The title says it all but my question is that is this possible to use the WebGL API in the browser (e.g. Google Chrome) to do some math problems?
Let's assume I want to multiply two numbers using WebGL API, is this generally possible and if yes, how can I do that?
Excuse me for not sharing any codes since I didn't come up with any answers.
Just multiplying 2 numbers would not be something you'd want to do in WebGL. It would take 50-70 setup calls just to multiply 2 numbers.
If you want to multiply 2 million numbers by 2 million other numbers then that is something more suited to WebGL. There's plenty of examples of using a GPU to do math. First off that's all a GPU does is math. It just happens to be that the most common math people ask it to do is render 3D or 2D graphics.

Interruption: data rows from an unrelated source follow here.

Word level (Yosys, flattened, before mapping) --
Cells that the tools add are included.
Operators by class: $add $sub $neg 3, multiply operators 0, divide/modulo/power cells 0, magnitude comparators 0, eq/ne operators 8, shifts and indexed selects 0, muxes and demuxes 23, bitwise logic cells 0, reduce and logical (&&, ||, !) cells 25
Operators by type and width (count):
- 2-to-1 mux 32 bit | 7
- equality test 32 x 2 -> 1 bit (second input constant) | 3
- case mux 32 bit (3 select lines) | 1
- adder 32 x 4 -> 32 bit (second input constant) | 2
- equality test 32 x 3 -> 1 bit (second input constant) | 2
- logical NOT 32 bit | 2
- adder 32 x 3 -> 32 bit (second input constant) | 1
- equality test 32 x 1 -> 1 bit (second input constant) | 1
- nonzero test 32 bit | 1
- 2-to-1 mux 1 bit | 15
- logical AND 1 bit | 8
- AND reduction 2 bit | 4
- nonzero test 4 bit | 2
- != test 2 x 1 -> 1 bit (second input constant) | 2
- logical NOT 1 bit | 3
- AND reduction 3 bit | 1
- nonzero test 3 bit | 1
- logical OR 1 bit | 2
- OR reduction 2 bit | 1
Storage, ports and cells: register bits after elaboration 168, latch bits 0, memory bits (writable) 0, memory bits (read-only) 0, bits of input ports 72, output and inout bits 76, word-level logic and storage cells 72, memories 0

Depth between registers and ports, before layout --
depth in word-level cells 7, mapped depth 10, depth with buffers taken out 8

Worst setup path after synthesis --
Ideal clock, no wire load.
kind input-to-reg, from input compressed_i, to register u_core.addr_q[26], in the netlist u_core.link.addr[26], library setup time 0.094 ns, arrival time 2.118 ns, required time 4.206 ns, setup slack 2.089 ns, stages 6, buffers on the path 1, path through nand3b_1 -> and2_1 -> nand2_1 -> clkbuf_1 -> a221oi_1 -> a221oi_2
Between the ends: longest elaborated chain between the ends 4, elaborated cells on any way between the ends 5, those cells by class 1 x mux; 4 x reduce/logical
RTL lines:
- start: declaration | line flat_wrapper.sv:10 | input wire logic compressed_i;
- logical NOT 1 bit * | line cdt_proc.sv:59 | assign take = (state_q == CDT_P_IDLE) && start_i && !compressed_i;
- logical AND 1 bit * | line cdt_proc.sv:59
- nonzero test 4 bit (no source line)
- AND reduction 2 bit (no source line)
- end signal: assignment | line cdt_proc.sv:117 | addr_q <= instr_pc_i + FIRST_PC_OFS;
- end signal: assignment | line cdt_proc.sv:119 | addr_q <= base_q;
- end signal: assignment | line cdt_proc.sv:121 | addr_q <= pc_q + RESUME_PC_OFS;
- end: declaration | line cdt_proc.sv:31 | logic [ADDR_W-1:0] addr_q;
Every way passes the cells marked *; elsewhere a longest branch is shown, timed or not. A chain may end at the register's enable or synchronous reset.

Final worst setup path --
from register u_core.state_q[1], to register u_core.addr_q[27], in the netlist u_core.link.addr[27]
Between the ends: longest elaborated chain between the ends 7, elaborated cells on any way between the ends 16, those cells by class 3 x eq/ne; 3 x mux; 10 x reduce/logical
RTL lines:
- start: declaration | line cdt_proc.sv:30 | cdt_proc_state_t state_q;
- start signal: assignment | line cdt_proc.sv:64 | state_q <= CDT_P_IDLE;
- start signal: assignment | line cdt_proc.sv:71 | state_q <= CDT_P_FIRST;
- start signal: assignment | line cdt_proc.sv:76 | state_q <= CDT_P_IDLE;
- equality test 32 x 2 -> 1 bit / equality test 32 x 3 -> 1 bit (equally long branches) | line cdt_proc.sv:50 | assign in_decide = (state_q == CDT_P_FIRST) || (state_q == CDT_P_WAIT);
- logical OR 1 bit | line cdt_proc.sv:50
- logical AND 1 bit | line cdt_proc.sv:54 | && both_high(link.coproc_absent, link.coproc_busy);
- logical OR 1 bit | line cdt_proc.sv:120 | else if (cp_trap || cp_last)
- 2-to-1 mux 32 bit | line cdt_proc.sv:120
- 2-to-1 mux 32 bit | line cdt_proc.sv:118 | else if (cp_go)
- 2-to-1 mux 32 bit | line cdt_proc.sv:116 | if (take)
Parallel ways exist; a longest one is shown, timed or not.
`config.mk`:
```
export PLATFORM = sky130hd
export DESIGN_NAME = wpc_dev_flat
export DESIGN_NICKNAME = d
export VERILOG_FILES = /design/src/rtl/wpc_pkg.sv /design/src/rtl/wpc_link_if.sv /design/src/rtl/wpc_prog_timer.sv /design/src/rtl/wpc_dev.sv /design/src/flat_wrapper.sv
export SDC_FILE = /design/constraint.sdc
export NUM_CORES = 1
export LEC_CHECK = 0
export ABC_AREA = 1
export BUFFER_PORTS_ARGS = -buffer_cell sky130_fd_sc_hd__buf_2
export CORE_AREA = 8 8 87 89
export DETAILED_ROUTE_END_ITERATION = 8
export DIE_AREA = 0 0 95 97
export HOLD_SLACK_MARGIN = 0.15
export PLACE_DENSITY_LB_ADDON = 0.15
export RECOVER_POWER = 100
export SYNTH_ARGS = -nofsm -noshare
export SYNTH_HDL_FRONTEND = slang
export SYNTH_SLANG_ARGS = --single-unit
export TNS_END_PERCENT = 5
```
`constraint.sdc`:
```
create_clock -name i_core_clk -period 3.52 [get_ports i_core_clk]
set_clock_uncertainty 0.2 [all_clocks]
set_input_delay 0 -clock i_core_clk [delete_from_list [all_inputs] [get_ports i_core_clk]]
set_output_delay 0 -clock i_core_clk [all_outputs]
set_load 0.01 [all_outputs]
```
==> config.mk <==
export PLATFORM = sky130hd
export DESIGN_NAME = flash_suspend_resume_wel_ctrl
export DESIGN_NICKNAME = d
export VERILOG_FILES = /design/src/shared/flash_cmd_pkg.sv /design/src/rtl/flash_suspend_resume_wel_ctrl.sv
export SDC_FILE = /design/constraint.sdc
export NUM_CORES = 1
export LEC_CHECK = 0
export BUFFER_PORTS_ARGS = -buffer_cell sky130_fd_sc_hd__buf_2
export CAP_MARGIN = 10
export CORE_MARGIN = 5
export CORE_UTILIZATION = 45
export CTS_CLUSTER_DIAMETER = 60
export DETAILED_ROUTE_END_ITERATION = 8
export MAX_ROUTING_LAYER = met4
export PLACE_DENSITY = 0.61
export SLEW_MARGIN = 40
export SYNTH_ARGS = -nofsm -noshare
export SYNTH_HDL_FRONTEND = slang
export SYNTH_SLANG_ARGS = --single-unit
==> constraint.sdc <==
create_clock -name clock_i -period 2.8 [get_ports clock_i]
set_input_delay 0.14 -clock clock_i [delete_from_list [all_inputs] [get_ports clock_i]]
set_output_delay 0.14 -clock clock_i [all_outputs]
set_load 0.02 [all_outputs]
**config.mk**
```make
export PLATFORM = sky130hd
export DESIGN_NAME = flash_status_host
export DESIGN_NICKNAME = d
export VERILOG_FILES = /design/src/inc/flash_host_pkg.sv /design/src/flash_cycle_engine.sv /design/src/flash_status_host.sv
export VERILOG_INCLUDE_DIRS = /design/src /design/src/inc
export SDC_FILE = /design/constraint.sdc
export NUM_CORES = 1
export LEC_CHECK = 0
export ABC_AREA = 1
export ABC_CLOCK_PERIOD_IN_PS = 4000
export BUFFER_PORTS_ARGS = -buffer_cell sky130_fd_sc_hd__buf_2
export CORE_ASPECT_RATIO = 1.4
export CORE_MARGIN = 3
export CORE_UTILIZATION = 45
export CTS_BUF_LIST = sky130_fd_sc_hd__clkbuf_8 sky130_fd_sc_hd__clkbuf_16
export DETAILED_ROUTE_END_ITERATION = 6
export GPL_TIMING_DRIVEN = 1
export PLACE_DENSITY = 0.65
export SKIP_LAST_GASP = 1
export SYNTH_ARGS = -nofsm -noshare
export SYNTH_HDL_FRONTEND = slang
export SYNTH_SLANG_ARGS = --single-unit
```
**constraint.sdc**
```tcl
create_clock -name clk -period 4 [get_ports clk]
set_input_delay 0.4 -clock clk [delete_from_list [all_inputs] [get_ports clk]]
set_output_delay 0.4 -clock clk [all_outputs]
set_load 0.05 [all_outputs]
```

The term you need to search for is GPGPU.
There's a certain art in figuring out how to adjust your solution to fit how GPUs work.
The basic point that WebGL reads data from textures and writes data to textures. What are textures? They're really just 2d arrays of values. So you put your data into those 2D arrays (textures), you use WebGL to read data from those 2D arrays (textures) and write data to other 2D arrays (textures).
The biggest differences from normal computing are
at least in WebGL 1 reading data from a texture is addressed by a value 0.0 to 1.0 in each direction. To get a specific value out of a 2d array (texture) you have to compute its normalized coordinate value (texture coordinate).
Assuming xy
is an ivec2
representing 2 integer indices into a 2d array we can compute the normalized coordinate needed to get the value out of the 2d array (texture) with
vec2 uv = (vec2(xy) + 0.5) / textureDimensions;
vec4 value = texture2D(2dArrayOfValuesTexture, uv);
In WebGL 2 we don't have to do that. We can just do
vec4 value = textureFetch(2dArrayOfValuesTexture, xy, 0);
You don't have random access for writing
In general WebGL writes to the destination 2d array (texture) in order which may hinder what you can do. Sometimes there are creative, workarounds.
You can't access previous results immediately.
In general if you're calculating 10000 answers, at anytime during that you can reference previous answers. In other words when you're computing answer 3766 you can reference answers 0 to 3765.
In WebGL though you can not access any of the previous answers until you've computed all of them. Of course once you've computed all of them you can pass those answers back into to another calculation. It's basically during one giant "batch calculation" the answers can't reference each other.
As Kirill pointed out there are also some limits. WebGL 1.0 has floating point textures so it's easy to get data in. Getting data out requires a little more work of encoding the answers into 8bit 4 channel textures, reading the results and then decoding them back into answers but there's plenty of people doing that. WebGL 2 will remove the need to do that encode/decode step.
Well, I think the most accurate answer to your question would be yes and no. On one side, the whole GPGPU (computations on graphics processor) grew out of using shaders and some hacks to solve some simulation and math problems. On the other, the whole "hacks" part makes that somewhat difficult and only really worth for small set of problems. In particular for those problems which benefit from massively parallel calculations.
As far as I know, most common pattern would be to use fragment shaders to compute some values to a texture. However, there are limitations. First of all, without extensions best you can get from WebGL are RGBA8 textures and that greatly limits computation precision. But there is an extension providing textures (and, if I remember correctly, renderbuffers) with float colour channels. Also, cost of copying results back to JS may be substantial.
Upcoming WebGL2 has greater facilities to do computations on GPU in form of transform feedback, geometry shaders and more texture and buffer formats.